Şubat başında başlayacak olan stajımda bakalım hayat yolumu şehrin hangi bölgesine, hangi mekanlarına düşürecek, kimlerle ve nasıl insanlarla mutfakta omuz omuza yemek yapmayı nasip edecek? Kendimi bu bilinmezliğin heyecanına bıraktım, bekliyorum, umuyorum, diliyorum.
Şef yolunuz açık olsun dedi, ben de açık olmasını ümit ettiğim yolumu bugün Kadıköy'e çevirdim.
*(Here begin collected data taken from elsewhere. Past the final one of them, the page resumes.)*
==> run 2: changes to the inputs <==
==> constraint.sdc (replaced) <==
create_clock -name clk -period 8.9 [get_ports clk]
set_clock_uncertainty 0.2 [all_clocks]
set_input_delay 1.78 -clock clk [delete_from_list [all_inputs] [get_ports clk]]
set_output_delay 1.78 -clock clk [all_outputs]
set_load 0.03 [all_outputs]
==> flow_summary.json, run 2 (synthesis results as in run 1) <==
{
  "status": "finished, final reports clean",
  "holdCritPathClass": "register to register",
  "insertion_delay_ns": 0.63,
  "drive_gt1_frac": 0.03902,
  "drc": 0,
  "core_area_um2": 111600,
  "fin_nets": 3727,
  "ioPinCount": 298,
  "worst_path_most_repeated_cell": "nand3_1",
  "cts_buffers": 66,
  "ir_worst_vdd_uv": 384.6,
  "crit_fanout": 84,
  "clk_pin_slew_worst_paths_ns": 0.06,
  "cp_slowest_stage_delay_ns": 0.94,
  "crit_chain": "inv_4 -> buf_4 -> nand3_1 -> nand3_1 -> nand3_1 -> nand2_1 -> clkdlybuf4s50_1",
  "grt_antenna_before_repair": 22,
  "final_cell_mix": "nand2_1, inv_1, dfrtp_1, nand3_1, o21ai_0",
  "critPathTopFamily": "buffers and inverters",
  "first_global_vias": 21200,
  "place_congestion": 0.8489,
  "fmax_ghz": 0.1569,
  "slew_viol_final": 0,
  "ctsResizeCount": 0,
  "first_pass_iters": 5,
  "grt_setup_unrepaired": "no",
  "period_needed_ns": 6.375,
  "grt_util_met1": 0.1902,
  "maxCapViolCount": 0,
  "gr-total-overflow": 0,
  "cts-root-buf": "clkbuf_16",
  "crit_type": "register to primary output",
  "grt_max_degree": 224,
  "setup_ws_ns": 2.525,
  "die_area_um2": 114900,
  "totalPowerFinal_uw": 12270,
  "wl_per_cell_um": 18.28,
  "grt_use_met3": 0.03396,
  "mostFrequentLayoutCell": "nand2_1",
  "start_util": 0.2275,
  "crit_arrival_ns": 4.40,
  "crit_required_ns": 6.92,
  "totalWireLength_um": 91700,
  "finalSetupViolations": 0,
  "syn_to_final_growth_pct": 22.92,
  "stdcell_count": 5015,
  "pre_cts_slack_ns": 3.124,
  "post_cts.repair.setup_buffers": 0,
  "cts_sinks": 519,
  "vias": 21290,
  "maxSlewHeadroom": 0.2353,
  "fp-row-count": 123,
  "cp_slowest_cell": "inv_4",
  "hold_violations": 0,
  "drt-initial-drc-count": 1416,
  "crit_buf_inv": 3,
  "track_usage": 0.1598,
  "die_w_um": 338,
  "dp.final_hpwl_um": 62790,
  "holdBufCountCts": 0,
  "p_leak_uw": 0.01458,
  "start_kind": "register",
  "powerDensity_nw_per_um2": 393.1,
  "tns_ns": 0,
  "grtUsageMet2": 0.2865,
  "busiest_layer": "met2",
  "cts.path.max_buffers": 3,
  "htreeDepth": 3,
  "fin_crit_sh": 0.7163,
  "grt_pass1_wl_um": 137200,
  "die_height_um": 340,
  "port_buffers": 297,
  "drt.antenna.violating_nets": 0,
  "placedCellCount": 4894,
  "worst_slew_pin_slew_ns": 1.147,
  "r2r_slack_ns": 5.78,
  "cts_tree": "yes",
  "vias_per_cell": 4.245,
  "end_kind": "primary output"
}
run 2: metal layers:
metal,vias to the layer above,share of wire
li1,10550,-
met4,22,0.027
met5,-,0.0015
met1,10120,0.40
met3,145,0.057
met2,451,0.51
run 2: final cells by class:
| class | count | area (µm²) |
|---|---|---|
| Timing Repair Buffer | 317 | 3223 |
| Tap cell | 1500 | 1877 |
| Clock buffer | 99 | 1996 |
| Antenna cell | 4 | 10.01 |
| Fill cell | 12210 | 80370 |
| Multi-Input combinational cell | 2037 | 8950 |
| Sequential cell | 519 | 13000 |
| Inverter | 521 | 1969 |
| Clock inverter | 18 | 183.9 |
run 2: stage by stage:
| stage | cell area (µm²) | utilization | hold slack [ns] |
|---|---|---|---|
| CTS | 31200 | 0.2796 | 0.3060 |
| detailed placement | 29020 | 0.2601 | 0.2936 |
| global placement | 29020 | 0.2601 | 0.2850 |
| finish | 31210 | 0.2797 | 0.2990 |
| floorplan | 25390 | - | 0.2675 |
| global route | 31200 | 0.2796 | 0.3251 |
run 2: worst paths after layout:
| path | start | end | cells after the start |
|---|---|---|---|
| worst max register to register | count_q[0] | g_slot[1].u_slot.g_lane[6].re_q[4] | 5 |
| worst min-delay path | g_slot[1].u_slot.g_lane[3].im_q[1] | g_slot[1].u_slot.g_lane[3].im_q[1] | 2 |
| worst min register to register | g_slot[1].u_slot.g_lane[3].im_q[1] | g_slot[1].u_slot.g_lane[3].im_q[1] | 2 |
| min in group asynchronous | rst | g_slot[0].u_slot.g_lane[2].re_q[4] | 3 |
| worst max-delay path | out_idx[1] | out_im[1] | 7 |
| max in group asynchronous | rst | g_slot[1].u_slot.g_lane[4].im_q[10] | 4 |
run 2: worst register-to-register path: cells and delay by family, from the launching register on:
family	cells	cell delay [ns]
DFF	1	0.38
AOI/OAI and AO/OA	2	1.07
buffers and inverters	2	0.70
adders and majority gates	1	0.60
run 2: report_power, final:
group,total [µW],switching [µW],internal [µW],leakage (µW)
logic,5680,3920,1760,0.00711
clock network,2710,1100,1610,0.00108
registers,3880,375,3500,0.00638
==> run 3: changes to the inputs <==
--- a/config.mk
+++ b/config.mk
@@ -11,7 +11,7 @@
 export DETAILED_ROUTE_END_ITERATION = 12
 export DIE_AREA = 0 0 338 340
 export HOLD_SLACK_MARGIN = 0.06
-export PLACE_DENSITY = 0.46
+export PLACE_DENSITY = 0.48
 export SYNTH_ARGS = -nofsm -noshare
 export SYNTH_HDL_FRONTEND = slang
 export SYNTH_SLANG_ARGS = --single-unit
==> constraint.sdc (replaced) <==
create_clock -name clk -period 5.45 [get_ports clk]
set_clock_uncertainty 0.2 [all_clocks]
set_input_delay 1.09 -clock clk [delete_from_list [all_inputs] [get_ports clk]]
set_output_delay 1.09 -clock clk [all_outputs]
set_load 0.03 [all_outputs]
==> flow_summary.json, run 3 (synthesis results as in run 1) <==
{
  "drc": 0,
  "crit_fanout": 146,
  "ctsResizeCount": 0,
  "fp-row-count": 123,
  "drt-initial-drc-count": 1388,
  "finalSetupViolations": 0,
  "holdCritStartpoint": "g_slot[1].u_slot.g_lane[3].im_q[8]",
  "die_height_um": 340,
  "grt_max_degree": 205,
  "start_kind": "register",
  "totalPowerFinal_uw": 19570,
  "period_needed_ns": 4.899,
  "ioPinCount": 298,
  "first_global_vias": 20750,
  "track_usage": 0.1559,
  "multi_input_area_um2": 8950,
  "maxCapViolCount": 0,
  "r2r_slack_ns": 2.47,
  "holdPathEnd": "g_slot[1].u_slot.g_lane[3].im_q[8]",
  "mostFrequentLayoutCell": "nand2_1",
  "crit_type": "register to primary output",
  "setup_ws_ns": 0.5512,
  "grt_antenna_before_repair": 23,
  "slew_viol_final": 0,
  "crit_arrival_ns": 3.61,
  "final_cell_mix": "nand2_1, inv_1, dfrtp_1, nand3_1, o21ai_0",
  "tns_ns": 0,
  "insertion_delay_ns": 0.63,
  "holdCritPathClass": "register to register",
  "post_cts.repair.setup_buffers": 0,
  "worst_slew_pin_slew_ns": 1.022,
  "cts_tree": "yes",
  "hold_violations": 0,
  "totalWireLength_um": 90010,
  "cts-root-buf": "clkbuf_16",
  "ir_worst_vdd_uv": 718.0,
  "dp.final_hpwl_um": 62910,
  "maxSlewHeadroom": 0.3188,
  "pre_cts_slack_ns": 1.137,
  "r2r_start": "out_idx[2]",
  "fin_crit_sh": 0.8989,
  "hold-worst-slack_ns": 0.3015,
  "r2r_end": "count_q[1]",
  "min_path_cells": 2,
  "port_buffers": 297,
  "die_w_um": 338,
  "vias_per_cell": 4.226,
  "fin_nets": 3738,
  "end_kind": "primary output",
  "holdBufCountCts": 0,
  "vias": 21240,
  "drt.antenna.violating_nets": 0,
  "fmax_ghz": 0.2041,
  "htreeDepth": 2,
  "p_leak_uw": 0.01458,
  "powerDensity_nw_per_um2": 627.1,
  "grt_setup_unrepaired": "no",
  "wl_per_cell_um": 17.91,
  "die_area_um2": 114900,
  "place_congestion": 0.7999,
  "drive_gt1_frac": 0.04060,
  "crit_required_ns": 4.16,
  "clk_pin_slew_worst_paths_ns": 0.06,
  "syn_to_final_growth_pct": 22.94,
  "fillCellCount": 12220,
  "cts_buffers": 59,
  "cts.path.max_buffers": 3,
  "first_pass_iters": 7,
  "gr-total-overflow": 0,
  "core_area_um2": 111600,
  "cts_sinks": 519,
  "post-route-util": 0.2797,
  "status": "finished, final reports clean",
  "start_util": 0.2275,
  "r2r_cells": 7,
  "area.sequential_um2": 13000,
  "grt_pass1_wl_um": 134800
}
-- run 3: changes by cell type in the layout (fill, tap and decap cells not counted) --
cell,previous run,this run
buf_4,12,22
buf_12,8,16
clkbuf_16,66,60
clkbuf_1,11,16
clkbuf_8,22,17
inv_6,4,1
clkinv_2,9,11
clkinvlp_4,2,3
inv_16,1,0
`src/rtl/vc_route_unit_pkg.sv`:
```
// rtl/vc_route_unit_pkg.sv - shared network types and constants for the VC routing stage
package vc_route_unit_pkg;

  typedef enum logic [1:0] {
    HEADER = 2'd0,
    BODY   = 2'd1,
    TAIL   = 2'd2,
    HT     = 2'd3
  } flit_type_t;

  localparam int PORT_NUM_W = 3;
  localparam int PORT_NUM   = 5;

  typedef enum logic [PORT_NUM_W-1:0] {
    LOCAL = 3'd0,
    EAST  = 3'd1,
    NORTH = 3'd2,
    WEST  = 3'd3,
    SOUTH = 3'd4
  } port_t;

  localparam int ROUTE_XY = 0;
  localparam int ROUTE_YX = 1;

  typedef enum logic {
    VC_IDLE   = 1'b0,
    VC_ACTIVE = 1'b1
  } vc_state_t;

  // Field widths never drop below one bit, even for a single-node dimension.
  function automatic int clog2_min1(input int n);
    return (n <= 2) ? 1 : $clog2(n);
  endfunction

endpackage

```
`src/rtl/vc_route_unit_if.sv`:
```
// rtl/vc_route_unit_if.sv - flit input and routed-flit output handshake bundle
interface vc_route_unit_if #(
  parameter int XW = 2,
  parameter int YW = 2,
  parameter int VW = 1
);
  import vc_route_unit_pkg::*;

  logic          flit_valid_in;
  flit_type_t    flit_type_in;
  logic [VW-1:0] flit_vc_in;
  logic [XW-1:0] dest_x_in;
  logic [YW-1:0] dest_y_in;
  logic          flit_ready_out;

  logic          route_valid_out;
  port_t         route_port_out;
  logic [VW-1:0] route_vc_out;
  flit_type_t    route_type_out;
  logic          route_ready_in;

  modport master (
    output flit_valid_in, flit_type_in, flit_vc_in, dest_x_in, dest_y_in, route_ready_in,
    input  flit_ready_out, route_valid_out, route_port_out, route_vc_out, route_type_out
  );

  modport slave (
    input  flit_valid_in, flit_type_in, flit_vc_in, dest_x_in, dest_y_in, route_ready_in,
    output flit_ready_out, route_valid_out, route_port_out, route_vc_out, route_type_out
  );

endinterface

```
`src/rtl/vc_route_unit_route_compute.sv`:
```
// rtl/vc_route_unit_route_compute.sv - combinational XY/YX next-port and address check
module route_compute
  import vc_route_unit_pkg::*;
#(
  parameter int MY_X_ADDR  = 0,
  parameter int MY_Y_ADDR  = 0,
  parameter int X_NODES    = 4,
  parameter int Y_NODES    = 4,
  parameter int ROUTE_MODE = 0,
  parameter int XW         = 2,
  parameter int YW         = 2
) (
  input  logic [XW-1:0] dest_x_i,
  input  logic [YW-1:0] dest_y_i,
  output port_t         port_o,
  output logic          addr_err_o
);

  localparam int DW = ((XW > YW) ? XW : YW) + 1;

  logic signed [DW-1:0] dx, dy;
  port_t x_dir, y_dir;

  always_comb begin
    dx = $signed(DW'(dest_x_i)) - $signed(DW'(MY_X_ADDR));
    dy = $signed(DW'(dest_y_i)) - $signed(DW'(MY_Y_ADDR));
    addr_err_o = (32'(dest_x_i) >= 32'(X_NODES)) || (32'(dest_y_i) >= 32'(Y_NODES));

    // Sign bit and zero test avoid mixed-signedness compares against literals.
    x_dir = LOCAL;
    if (dx[DW-1])        x_dir = WEST;
    else if (dx != '0)   x_dir = EAST;
    y_dir = LOCAL;
    if (dy[DW-1])        y_dir = NORTH;
    else if (dy != '0)   y_dir = SOUTH;

    if (ROUTE_MODE == ROUTE_YX) port_o = (y_dir != LOCAL) ? y_dir : x_dir;
    else                        port_o = (x_dir != LOCAL) ? x_dir : y_dir;
    if (addr_err_o) port_o = LOCAL;
  end

endmodule

```
`src/rtl/vc_route_unit.sv`:
```
// rtl/vc_route_unit.sv - per-VC route stage: head-flit port latch, registered valid/ready output
// Optional per-port transfer counters are built when VC_ROUTE_STATS_EN is defined.
module vc_route_unit
  import vc_route_unit_pkg::*;
#(
  parameter int MY_X_ADDR  = 0,
  parameter int MY_Y_ADDR  = 0,
  parameter int X_NODES    = 4,
  parameter int Y_NODES    = 4,
  parameter int VC_NUM     = 2,
  parameter int ROUTE_MODE = 0
) (
  input  logic              clk,
  input  logic              reset,
  vc_route_unit_if.slave    rt,
  output logic [VC_NUM-1:0] error_out
`ifdef VC_ROUTE_STATS_EN
  ,
  input  port_t             stats_sel,
  input  logic              stats_clear,
  output logic [15:0]       stats_count_out
`endif
);

  localparam int XW = clog2_min1(X_NODES);
  localparam int YW = clog2_min1(Y_NODES);
  localparam int VW = clog2_min1(VC_NUM);

  logic          flit_ready, accept, is_head, addr_err;
  port_t         calc_port, emit_port, cur_latch;
  vc_state_t     cur_state;

  vc_state_t     vc_state_q [VC_NUM];
  vc_state_t     vc_state_d [VC_NUM];
  port_t         latch_q [VC_NUM];
  port_t         latch_d [VC_NUM];
  logic [VC_NUM-1:0] error_q, error_d;

  logic          valid_q, valid_d;
  port_t         port_q, port_d;
  logic [VW-1:0] vc_q, vc_d;
  flit_type_t    type_q, type_d;

  route_compute #(
    .MY_X_ADDR (MY_X_ADDR),
    .MY_Y_ADDR (MY_Y_ADDR),
    .X_NODES   (X_NODES),
    .Y_NODES   (Y_NODES),
    .ROUTE_MODE(ROUTE_MODE),
    .XW        (XW),
    .YW        (YW)
  ) u_route_compute (
    .dest_x_i  (rt.dest_x_in),
    .dest_y_i  (rt.dest_y_in),
    .port_o    (calc_port),
    .addr_err_o(addr_err)
  );

  assign flit_ready = !valid_q || rt.route_ready_in;
  assign accept     = rt.flit_valid_in && flit_ready;
  assign is_head    = (rt.flit_type_in == HEADER) || (rt.flit_type_in == HT);

  always_comb begin
    cur_state = VC_IDLE;
    cur_latch = LOCAL;
    for (int v = 0; v < VC_NUM; v++) begin
      if (rt.flit_vc_in == VW'(v)) begin
        cur_state = vc_state_q[v];
        cur_latch = latch_q[v];
      end
    end
  end

  always_ff @(posedge clk) begin
    if (reset) begin
      for (int v = 0; v < VC_NUM; v++) begin
        vc_state_q[v] <= VC_IDLE;
        latch_q[v]    <= LOCAL;
      end
      error_q <= '0;
      valid_q <= 1'b0;
      port_q  <= LOCAL;
      vc_q    <= '0;
      type_q  <= HEADER;
    end else begin
      vc_state_q <= vc_state_d;
      latch_q    <= latch_d;
      error_q    <= error_d;
      valid_q    <= valid_d;
      port_q     <= port_d;
      vc_q       <= vc_d;
      type_q     <= type_d;
    end
  end

  // A head flit on an already active VC is a protocol error but still restarts the packet.
  always_comb begin
    vc_state_d = vc_state_q;
    latch_d    = latch_q;
    error_d    = error_q;
    for (int v = 0; v < VC_NUM; v++) begin
      if (accept && (rt.flit_vc_in == VW'(v))) begin
        unique case (rt.flit_type_in)
          HEADER: begin
            latch_d[v]    = calc_port;
            vc_state_d[v] = VC_ACTIVE;
            error_d[v]    = error_q[v] | addr_err | (vc_state_q[v] == VC_ACTIVE);
          end
          HT: begin
            if (vc_state_q[v] == VC_ACTIVE) latch_d[v] = calc_port;
            vc_state_d[v] = VC_IDLE;
            error_d[v]    = error_q[v] | addr_err | (vc_state_q[v] == VC_ACTIVE);
          end
          BODY: error_d[v] = error_q[v] | (vc_state_q[v] == VC_IDLE);
          TAIL: begin
            vc_state_d[v] = VC_IDLE;
            error_d[v]    = error_q[v] | (vc_state_q[v] == VC_IDLE);
          end
        endcase
      end
    end
  end

  always_comb begin
    emit_port = is_head ? calc_port : ((cur_state == VC_ACTIVE) ? cur_latch : LOCAL);
    valid_d   = valid_q;
    port_d    = port_q;
    vc_d      = vc_q;
    type_d    = type_q;
    if (accept) begin
      valid_d = 1'b1;
      port_d  = emit_port;
      vc_d    = rt.flit_vc_in;
      type_d  = rt.flit_type_in;
    end else if (rt.route_ready_in) begin
      valid_d = 1'b0;
    end
  end

  assign rt.flit_ready_out  = flit_ready;
  assign rt.route_valid_out = valid_q;
  assign rt.route_port_out  = port_q;
  assign rt.route_vc_out    = vc_q;
  assign rt.route_type_out  = type_q;
  assign error_out          = error_q;

`ifdef VC_ROUTE_STATS_EN
  logic [15:0] cnt_q [PORT_NUM];

  always_ff @(posedge clk) begin
    if (reset || stats_clear) begin
      for (int p = 0; p < PORT_NUM; p++) cnt_q[p] <= '0;
    end else if (valid_q && rt.route_ready_in) begin
      for (int p = 0; p < PORT_NUM; p++) begin
        if ((port_q == PORT_NUM_W'(p)) && (cnt_q[p] != 16'hFFFF)) cnt_q[p] <= cnt_q[p] + 16'd1;
      end
    end
  end

  always_comb begin
    stats_count_out = '0;
    for (int p = 0; p < PORT_NUM; p++) begin
      if (stats_sel == PORT_NUM_W'(p)) stats_count_out = cnt_q[p];
    end
  end
`endif

endmodule
```
`src/flat_wrapper.sv`:
```
// flat-port wrapper written by rule: the top's interface ports become plain ports
module vc_route_unit_flat import vc_route_unit_pkg::*;
#(
  parameter int MY_X_ADDR  = 0,
  parameter int MY_Y_ADDR  = 0,
  parameter int X_NODES    = 4,
  parameter int Y_NODES    = 4,
  parameter int VC_NUM     = 2,
  parameter int ROUTE_MODE = 0
)
  (clk, reset, error_out, rt_flit_valid_in, rt_flit_type_in, rt_flit_vc_in, rt_dest_x_in, rt_dest_y_in, rt_route_ready_in, rt_flit_ready_out, rt_route_valid_out, rt_route_port_out, rt_route_vc_out, rt_route_type_out);
  vc_route_unit_if rt_i ();
  input  logic clk;
  input  logic reset;
  output logic [VC_NUM-1:0] error_out;
  input wire logic [$bits(rt_i.flit_valid_in)-1:0] rt_flit_valid_in;
  input wire logic [$bits(rt_i.flit_type_in)-1:0] rt_flit_type_in;
  input wire logic [$bits(rt_i.flit_vc_in)-1:0] rt_flit_vc_in;
  input wire logic [$bits(rt_i.dest_x_in)-1:0] rt_dest_x_in;
  input wire logic [$bits(rt_i.dest_y_in)-1:0] rt_dest_y_in;
  input wire logic [$bits(rt_i.route_ready_in)-1:0] rt_route_ready_in;
  output wire logic [$bits(rt_i.flit_ready_out)-1:0] rt_flit_ready_out;
  output wire logic [$bits(rt_i.route_valid_out)-1:0] rt_route_valid_out;
  output wire logic [$bits(rt_i.route_port_out)-1:0] rt_route_port_out;
  output wire logic [$bits(rt_i.route_vc_out)-1:0] rt_route_vc_out;
  output wire logic [$bits(rt_i.route_type_out)-1:0] rt_route_type_out;
  assign rt_i.flit_valid_in = rt_flit_valid_in;
  assign rt_i.flit_type_in = rt_flit_type_in;
  assign rt_i.flit_vc_in = rt_flit_vc_in;
  assign rt_i.dest_x_in = rt_dest_x_in;
  assign rt_i.dest_y_in = rt_dest_y_in;
  assign rt_i.route_ready_in = rt_route_ready_in;
  assign rt_flit_ready_out = rt_i.flit_ready_out;
  assign rt_route_valid_out = rt_i.route_valid_out;
  assign rt_route_port_out = rt_i.route_port_out;
  assign rt_route_vc_out = rt_i.route_vc_out;
  assign rt_route_type_out = rt_i.route_type_out;
  vc_route_unit #(.MY_X_ADDR(MY_X_ADDR), .MY_Y_ADDR(MY_Y_ADDR), .X_NODES(X_NODES), .Y_NODES(Y_NODES), .VC_NUM(VC_NUM), .ROUTE_MODE(ROUTE_MODE)) u_core (.clk(clk), .reset(reset), .rt(rt_i), .error_out(error_out));
endmodule
```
Özlenen bir dostla içilmesi gereken bir fincan kahve, edilmesi gereken sohbetler, alınması gereken bir kitap vardı.
Ta yaz aylarından kurulmuştu bugünlerin hayali. "Kış gelsin, yağmur yağsın, soğuklar bastırsın, Kadıköy Çarşısı'nda üşümüş iki kafadar ısınmak için çini karolu o nostaljik mekana Hacı Bekir'e koşsun, bir iki kaymaklı lokum, birer fincan da kahve söylesin". Benzer cümleleri kaç yüz kez kurmuş olmalıyız ki yolumuz sık sık bu sevimli mekana düşer oldu. Geçer mi denen zaman geçti, mevsimler döndü. Bizeyse fincanlarımızın başında oturmuş geçen zamanın hayatımıza getirdiklerinin sohbetini yapmak düştü.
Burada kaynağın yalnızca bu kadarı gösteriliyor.